§ Task goal: Copy each line from the data that has the word "network" in it.
─── Material shown ───
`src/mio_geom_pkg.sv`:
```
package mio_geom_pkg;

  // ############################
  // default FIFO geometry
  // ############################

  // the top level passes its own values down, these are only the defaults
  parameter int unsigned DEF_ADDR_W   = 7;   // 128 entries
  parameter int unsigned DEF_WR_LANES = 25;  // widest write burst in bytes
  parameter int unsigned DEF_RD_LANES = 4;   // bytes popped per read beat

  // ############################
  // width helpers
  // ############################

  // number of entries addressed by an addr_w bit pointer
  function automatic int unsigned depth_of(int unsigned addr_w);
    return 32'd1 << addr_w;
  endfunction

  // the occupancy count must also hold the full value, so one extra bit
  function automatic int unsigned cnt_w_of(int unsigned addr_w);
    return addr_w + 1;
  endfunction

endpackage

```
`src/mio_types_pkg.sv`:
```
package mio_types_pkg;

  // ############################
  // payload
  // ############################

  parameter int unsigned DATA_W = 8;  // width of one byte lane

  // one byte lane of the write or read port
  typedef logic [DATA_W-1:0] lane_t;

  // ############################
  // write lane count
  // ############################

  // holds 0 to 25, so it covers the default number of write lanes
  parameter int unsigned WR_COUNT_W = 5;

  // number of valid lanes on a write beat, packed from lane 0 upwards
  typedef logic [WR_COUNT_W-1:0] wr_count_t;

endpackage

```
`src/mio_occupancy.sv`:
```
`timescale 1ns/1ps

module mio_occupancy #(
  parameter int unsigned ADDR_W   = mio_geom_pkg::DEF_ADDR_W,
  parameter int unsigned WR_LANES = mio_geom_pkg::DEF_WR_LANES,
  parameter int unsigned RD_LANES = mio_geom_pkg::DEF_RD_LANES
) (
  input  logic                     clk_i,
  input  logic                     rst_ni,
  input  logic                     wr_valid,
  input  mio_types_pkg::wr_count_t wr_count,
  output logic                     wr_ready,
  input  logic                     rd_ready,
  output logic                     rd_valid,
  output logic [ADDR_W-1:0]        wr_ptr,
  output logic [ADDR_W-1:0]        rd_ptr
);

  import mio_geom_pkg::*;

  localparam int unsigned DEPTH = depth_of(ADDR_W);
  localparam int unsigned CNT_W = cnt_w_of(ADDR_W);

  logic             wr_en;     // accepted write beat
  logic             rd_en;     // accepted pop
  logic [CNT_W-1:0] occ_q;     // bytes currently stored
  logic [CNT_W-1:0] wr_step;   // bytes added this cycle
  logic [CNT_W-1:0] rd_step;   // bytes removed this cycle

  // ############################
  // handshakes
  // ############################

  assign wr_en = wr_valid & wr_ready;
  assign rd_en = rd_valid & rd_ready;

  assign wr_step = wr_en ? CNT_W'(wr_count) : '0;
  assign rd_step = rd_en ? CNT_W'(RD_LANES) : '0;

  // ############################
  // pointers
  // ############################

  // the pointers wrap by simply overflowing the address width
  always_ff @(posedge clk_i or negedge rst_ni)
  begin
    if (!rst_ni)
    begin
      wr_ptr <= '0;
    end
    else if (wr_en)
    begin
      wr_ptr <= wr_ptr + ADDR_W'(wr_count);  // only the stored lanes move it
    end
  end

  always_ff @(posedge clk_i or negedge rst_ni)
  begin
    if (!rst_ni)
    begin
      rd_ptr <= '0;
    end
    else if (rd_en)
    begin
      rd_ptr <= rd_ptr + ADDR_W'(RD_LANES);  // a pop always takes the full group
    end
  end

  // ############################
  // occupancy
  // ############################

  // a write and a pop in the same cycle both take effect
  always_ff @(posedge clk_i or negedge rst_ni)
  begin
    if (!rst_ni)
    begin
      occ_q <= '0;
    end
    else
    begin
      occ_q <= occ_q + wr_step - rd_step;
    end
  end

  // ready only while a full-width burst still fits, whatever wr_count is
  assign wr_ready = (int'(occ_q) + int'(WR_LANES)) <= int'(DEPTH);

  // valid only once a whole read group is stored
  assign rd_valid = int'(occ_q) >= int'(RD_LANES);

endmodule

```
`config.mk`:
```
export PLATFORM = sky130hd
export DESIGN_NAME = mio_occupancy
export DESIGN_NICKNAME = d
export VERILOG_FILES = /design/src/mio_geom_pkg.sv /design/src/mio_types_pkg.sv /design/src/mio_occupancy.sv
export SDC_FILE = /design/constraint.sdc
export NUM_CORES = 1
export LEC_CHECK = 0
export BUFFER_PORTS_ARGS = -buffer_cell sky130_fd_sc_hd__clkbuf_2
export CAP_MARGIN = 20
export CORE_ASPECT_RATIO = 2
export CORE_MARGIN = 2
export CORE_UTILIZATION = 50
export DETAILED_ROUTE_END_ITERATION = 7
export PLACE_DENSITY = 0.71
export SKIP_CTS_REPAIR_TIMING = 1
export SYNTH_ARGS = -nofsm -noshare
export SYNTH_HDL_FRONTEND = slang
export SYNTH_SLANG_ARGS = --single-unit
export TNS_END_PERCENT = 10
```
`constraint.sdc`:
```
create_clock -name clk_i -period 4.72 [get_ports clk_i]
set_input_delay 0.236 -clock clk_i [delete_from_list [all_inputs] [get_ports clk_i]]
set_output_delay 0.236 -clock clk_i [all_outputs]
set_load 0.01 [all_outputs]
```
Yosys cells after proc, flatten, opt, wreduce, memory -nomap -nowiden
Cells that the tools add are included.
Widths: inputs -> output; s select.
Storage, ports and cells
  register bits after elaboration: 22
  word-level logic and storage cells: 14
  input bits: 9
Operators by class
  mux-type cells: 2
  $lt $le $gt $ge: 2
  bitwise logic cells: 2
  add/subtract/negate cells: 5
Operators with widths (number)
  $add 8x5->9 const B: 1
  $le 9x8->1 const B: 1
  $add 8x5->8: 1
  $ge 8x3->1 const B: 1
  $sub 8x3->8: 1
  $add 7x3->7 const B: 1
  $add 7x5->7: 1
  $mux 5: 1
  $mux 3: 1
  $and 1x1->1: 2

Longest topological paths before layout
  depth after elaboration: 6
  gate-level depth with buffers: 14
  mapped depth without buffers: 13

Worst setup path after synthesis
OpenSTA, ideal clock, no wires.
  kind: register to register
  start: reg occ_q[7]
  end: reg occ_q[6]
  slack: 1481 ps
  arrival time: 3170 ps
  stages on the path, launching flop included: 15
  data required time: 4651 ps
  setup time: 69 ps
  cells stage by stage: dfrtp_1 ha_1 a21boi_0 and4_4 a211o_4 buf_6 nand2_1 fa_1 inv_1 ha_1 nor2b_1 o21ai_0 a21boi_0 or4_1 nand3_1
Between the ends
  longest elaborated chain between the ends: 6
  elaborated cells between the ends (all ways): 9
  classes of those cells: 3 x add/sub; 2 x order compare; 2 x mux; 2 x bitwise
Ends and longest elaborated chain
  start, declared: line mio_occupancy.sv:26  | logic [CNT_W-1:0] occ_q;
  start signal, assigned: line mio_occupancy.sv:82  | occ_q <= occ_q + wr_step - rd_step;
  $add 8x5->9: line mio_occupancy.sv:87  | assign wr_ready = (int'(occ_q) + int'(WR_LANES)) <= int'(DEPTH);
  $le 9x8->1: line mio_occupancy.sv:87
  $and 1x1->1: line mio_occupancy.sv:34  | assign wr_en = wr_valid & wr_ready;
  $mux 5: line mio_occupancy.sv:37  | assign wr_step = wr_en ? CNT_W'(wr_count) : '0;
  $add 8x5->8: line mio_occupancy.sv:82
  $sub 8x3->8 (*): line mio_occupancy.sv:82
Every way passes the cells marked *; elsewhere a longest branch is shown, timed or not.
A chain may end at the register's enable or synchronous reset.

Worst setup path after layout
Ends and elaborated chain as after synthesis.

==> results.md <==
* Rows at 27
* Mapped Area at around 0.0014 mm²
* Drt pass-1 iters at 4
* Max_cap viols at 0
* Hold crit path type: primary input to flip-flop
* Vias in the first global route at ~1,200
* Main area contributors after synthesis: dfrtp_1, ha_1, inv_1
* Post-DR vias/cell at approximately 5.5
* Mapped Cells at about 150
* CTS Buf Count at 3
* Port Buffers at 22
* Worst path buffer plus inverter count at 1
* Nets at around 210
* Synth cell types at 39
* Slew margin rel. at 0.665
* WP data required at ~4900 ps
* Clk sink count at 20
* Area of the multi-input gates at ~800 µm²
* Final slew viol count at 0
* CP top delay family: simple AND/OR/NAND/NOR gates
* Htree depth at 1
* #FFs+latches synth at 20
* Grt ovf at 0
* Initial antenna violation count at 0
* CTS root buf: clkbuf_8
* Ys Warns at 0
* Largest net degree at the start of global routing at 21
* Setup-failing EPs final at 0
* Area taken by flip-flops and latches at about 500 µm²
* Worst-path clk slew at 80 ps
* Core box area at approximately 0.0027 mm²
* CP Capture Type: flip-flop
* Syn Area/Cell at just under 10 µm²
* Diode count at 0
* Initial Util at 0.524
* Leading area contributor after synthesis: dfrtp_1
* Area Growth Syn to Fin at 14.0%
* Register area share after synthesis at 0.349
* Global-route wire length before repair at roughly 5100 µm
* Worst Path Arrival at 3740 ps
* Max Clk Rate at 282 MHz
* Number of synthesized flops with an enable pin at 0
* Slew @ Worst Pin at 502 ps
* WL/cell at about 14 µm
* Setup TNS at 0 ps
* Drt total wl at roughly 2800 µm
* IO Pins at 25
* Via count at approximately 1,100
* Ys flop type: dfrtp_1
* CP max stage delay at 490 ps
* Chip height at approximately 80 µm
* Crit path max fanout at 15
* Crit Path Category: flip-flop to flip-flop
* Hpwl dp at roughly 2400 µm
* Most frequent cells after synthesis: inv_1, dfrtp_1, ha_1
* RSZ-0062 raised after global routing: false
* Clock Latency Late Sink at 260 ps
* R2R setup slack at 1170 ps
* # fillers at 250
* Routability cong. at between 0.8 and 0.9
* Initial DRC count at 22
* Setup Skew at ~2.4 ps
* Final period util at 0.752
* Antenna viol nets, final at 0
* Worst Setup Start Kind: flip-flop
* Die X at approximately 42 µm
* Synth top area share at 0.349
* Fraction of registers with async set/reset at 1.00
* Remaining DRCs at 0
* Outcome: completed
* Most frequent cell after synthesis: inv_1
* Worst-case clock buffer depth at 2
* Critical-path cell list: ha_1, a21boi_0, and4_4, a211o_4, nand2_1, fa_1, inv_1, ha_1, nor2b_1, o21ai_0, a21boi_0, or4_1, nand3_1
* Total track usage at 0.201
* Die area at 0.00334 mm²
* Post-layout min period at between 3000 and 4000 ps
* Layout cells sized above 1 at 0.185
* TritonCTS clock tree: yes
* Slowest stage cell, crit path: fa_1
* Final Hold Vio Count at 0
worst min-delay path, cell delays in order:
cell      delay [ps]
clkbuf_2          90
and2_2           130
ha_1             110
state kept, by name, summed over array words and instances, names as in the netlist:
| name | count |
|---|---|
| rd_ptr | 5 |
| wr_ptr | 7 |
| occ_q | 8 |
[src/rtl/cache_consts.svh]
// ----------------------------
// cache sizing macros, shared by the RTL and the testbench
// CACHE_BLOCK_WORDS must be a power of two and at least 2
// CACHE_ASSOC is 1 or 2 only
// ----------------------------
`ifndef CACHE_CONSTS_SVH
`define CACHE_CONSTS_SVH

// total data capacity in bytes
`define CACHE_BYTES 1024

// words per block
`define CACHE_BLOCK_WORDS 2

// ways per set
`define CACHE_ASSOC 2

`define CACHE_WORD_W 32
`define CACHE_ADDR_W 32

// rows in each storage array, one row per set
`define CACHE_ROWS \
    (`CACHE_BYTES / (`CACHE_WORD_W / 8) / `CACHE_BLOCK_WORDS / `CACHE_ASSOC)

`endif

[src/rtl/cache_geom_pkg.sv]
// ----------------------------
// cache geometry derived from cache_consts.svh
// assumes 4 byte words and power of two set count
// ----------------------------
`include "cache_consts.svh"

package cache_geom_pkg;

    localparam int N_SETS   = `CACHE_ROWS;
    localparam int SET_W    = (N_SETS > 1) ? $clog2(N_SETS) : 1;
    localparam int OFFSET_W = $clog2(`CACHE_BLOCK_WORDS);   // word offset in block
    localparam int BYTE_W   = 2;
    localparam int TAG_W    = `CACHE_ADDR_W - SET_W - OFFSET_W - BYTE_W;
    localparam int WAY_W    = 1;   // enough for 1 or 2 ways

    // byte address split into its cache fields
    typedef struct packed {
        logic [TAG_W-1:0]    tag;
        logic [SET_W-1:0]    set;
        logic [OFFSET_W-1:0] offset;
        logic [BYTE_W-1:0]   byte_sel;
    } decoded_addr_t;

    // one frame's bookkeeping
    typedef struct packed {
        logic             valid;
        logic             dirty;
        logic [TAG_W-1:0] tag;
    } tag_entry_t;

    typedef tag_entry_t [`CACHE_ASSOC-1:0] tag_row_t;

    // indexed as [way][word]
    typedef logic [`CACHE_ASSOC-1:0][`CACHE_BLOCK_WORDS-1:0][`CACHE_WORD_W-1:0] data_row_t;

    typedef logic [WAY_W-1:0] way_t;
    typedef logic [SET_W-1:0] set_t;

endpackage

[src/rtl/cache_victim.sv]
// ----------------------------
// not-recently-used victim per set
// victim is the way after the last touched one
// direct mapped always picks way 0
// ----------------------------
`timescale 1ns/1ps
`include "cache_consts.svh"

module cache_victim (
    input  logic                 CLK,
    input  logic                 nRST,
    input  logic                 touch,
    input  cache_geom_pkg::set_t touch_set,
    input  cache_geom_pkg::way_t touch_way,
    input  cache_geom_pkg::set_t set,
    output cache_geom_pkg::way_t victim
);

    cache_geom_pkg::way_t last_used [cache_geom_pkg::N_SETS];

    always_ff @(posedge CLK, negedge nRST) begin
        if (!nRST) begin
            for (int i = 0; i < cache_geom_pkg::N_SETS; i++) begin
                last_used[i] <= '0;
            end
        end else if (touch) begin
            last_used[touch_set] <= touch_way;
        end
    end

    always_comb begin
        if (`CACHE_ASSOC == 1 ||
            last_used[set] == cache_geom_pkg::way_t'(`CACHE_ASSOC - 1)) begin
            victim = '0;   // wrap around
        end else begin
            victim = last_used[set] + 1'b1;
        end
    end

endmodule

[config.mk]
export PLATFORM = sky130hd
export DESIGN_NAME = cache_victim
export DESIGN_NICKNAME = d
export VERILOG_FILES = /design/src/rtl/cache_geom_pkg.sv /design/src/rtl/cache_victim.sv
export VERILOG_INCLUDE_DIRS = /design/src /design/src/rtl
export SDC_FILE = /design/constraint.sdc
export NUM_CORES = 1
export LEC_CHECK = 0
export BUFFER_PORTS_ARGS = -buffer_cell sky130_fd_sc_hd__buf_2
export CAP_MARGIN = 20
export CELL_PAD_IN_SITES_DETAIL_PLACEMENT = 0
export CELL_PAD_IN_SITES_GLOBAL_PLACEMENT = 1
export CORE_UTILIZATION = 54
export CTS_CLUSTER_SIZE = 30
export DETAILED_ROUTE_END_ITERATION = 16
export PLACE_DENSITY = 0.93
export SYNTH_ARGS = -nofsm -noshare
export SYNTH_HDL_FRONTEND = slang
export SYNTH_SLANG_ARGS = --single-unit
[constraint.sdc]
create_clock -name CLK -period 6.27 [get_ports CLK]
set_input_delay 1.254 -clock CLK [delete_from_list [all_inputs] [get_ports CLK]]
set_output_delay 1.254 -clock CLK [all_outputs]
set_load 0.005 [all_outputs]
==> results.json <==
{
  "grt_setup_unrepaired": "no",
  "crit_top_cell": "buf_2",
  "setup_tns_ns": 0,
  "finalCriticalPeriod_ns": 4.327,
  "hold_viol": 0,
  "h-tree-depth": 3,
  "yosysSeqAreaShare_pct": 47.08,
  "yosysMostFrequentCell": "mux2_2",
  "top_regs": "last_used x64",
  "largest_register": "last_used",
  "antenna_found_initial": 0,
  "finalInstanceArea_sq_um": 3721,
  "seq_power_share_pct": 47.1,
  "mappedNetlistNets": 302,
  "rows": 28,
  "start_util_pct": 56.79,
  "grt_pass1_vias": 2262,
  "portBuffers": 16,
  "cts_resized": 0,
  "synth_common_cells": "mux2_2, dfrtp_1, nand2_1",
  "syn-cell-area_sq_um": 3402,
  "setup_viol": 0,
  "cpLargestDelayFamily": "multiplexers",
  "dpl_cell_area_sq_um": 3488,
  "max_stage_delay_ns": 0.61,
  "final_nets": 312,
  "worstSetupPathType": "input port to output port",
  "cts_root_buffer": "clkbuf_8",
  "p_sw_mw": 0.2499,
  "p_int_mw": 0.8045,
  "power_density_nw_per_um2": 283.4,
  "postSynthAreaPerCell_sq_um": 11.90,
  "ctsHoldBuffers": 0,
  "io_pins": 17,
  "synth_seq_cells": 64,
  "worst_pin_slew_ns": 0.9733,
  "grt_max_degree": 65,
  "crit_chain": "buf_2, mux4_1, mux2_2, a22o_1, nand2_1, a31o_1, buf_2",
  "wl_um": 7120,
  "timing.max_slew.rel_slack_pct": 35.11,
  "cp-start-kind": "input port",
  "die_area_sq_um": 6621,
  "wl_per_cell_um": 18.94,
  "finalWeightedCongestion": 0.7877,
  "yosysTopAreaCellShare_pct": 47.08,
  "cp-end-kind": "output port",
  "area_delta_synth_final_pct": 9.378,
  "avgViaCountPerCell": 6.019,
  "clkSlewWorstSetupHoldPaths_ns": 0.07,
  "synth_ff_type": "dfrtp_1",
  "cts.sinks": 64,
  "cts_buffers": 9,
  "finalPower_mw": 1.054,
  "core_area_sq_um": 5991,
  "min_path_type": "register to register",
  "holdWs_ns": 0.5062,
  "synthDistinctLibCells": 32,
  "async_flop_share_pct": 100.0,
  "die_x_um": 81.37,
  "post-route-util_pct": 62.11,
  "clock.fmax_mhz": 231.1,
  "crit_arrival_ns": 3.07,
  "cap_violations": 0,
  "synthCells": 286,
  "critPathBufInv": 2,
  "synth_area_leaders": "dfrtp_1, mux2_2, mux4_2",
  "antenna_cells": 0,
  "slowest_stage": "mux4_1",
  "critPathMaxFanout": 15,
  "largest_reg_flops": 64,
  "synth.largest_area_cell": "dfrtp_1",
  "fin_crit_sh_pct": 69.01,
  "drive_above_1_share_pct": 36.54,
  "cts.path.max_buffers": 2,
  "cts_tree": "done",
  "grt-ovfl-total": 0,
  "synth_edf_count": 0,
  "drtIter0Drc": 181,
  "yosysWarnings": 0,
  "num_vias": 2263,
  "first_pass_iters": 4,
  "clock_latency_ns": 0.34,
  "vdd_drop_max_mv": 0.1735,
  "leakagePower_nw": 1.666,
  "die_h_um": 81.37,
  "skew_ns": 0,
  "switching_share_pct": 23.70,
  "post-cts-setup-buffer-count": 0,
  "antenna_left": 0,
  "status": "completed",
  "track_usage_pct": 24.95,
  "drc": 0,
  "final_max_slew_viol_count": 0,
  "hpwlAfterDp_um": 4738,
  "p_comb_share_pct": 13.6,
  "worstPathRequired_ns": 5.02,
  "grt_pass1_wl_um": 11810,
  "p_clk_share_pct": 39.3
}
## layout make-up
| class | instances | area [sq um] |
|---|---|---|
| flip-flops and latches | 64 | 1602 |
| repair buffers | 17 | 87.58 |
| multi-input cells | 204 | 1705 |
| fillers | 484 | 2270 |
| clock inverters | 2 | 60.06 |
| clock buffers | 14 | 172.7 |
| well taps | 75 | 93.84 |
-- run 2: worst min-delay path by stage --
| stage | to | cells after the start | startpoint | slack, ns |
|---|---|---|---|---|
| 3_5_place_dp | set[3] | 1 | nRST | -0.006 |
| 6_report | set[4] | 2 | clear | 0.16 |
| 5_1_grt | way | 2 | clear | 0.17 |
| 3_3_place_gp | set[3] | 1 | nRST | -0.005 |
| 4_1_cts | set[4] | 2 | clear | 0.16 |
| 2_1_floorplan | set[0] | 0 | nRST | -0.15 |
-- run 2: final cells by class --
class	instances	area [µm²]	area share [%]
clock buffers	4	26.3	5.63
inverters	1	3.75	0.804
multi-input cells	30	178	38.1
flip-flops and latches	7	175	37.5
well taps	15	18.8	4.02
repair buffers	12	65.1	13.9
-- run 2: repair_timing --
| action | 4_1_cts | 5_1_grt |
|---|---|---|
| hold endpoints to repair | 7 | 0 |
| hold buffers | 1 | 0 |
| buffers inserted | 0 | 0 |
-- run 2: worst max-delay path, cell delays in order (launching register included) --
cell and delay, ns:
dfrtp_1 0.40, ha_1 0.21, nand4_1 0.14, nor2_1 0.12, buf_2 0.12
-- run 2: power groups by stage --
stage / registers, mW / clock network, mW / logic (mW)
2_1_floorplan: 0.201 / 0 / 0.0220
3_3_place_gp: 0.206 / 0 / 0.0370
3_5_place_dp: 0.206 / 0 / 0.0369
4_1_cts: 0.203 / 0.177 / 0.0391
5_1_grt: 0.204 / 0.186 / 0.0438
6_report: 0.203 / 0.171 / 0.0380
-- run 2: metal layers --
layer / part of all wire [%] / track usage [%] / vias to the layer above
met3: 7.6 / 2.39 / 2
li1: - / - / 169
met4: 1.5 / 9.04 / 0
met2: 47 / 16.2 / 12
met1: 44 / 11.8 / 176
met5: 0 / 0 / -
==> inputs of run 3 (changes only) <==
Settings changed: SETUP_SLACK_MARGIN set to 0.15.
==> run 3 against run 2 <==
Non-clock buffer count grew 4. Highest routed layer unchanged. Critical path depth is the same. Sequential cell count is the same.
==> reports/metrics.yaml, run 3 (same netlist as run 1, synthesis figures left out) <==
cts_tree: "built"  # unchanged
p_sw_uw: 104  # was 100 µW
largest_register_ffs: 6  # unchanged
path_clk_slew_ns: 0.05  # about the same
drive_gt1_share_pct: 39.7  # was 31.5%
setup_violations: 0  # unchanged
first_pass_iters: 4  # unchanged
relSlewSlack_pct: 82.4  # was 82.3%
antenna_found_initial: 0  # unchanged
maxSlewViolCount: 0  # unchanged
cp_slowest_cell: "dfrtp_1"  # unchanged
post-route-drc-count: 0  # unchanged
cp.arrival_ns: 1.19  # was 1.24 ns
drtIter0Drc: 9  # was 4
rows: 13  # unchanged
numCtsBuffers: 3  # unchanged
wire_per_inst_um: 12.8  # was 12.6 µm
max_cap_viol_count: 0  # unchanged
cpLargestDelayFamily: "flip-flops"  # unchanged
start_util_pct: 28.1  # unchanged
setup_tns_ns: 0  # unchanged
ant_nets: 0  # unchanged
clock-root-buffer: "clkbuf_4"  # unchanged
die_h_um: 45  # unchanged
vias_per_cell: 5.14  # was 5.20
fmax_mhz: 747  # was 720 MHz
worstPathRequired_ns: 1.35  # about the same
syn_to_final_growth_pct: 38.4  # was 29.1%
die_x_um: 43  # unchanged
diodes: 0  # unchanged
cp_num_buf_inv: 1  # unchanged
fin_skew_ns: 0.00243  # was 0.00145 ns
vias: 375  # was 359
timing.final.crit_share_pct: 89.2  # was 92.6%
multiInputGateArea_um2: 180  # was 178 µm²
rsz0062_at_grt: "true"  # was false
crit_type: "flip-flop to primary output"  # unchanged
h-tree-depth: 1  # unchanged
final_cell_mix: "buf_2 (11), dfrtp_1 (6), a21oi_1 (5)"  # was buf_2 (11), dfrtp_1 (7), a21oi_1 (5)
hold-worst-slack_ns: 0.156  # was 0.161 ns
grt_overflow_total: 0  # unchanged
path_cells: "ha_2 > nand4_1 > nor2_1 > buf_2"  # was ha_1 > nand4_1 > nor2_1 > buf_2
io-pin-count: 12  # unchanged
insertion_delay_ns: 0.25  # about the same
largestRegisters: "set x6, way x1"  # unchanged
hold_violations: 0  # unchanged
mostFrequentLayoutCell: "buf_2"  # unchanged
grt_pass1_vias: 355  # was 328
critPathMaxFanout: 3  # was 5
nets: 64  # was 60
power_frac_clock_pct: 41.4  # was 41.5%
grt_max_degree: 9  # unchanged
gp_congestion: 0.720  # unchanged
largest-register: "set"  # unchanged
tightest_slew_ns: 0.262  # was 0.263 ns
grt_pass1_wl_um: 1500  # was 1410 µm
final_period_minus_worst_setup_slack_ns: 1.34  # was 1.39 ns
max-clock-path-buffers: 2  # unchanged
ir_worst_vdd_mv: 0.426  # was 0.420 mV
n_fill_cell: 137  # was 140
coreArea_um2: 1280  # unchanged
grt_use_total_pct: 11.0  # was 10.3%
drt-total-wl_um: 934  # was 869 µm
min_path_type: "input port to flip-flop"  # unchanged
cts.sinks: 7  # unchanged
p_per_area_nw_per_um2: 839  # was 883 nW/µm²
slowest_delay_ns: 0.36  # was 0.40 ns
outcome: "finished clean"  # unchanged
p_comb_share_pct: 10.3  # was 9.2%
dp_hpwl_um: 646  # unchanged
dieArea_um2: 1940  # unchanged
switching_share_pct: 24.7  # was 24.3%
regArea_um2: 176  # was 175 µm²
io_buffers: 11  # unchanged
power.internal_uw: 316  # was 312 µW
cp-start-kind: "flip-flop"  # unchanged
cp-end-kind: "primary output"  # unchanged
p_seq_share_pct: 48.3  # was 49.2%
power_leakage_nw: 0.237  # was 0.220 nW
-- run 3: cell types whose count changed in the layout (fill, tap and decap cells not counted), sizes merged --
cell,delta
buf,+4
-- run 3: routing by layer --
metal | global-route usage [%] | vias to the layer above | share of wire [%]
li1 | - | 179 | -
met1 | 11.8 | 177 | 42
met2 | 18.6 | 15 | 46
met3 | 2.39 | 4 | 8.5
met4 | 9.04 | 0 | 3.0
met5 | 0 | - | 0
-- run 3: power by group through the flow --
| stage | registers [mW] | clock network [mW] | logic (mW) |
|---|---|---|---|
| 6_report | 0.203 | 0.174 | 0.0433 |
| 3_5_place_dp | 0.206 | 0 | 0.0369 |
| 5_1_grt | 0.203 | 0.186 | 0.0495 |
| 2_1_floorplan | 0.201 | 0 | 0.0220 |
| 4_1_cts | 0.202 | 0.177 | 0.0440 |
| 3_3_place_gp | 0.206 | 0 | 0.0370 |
───
§ Answer to the exercise:
stage / registers, mW / clock network, mW / logic (mW)
| stage | registers [mW] | clock network [mW] | logic (mW) |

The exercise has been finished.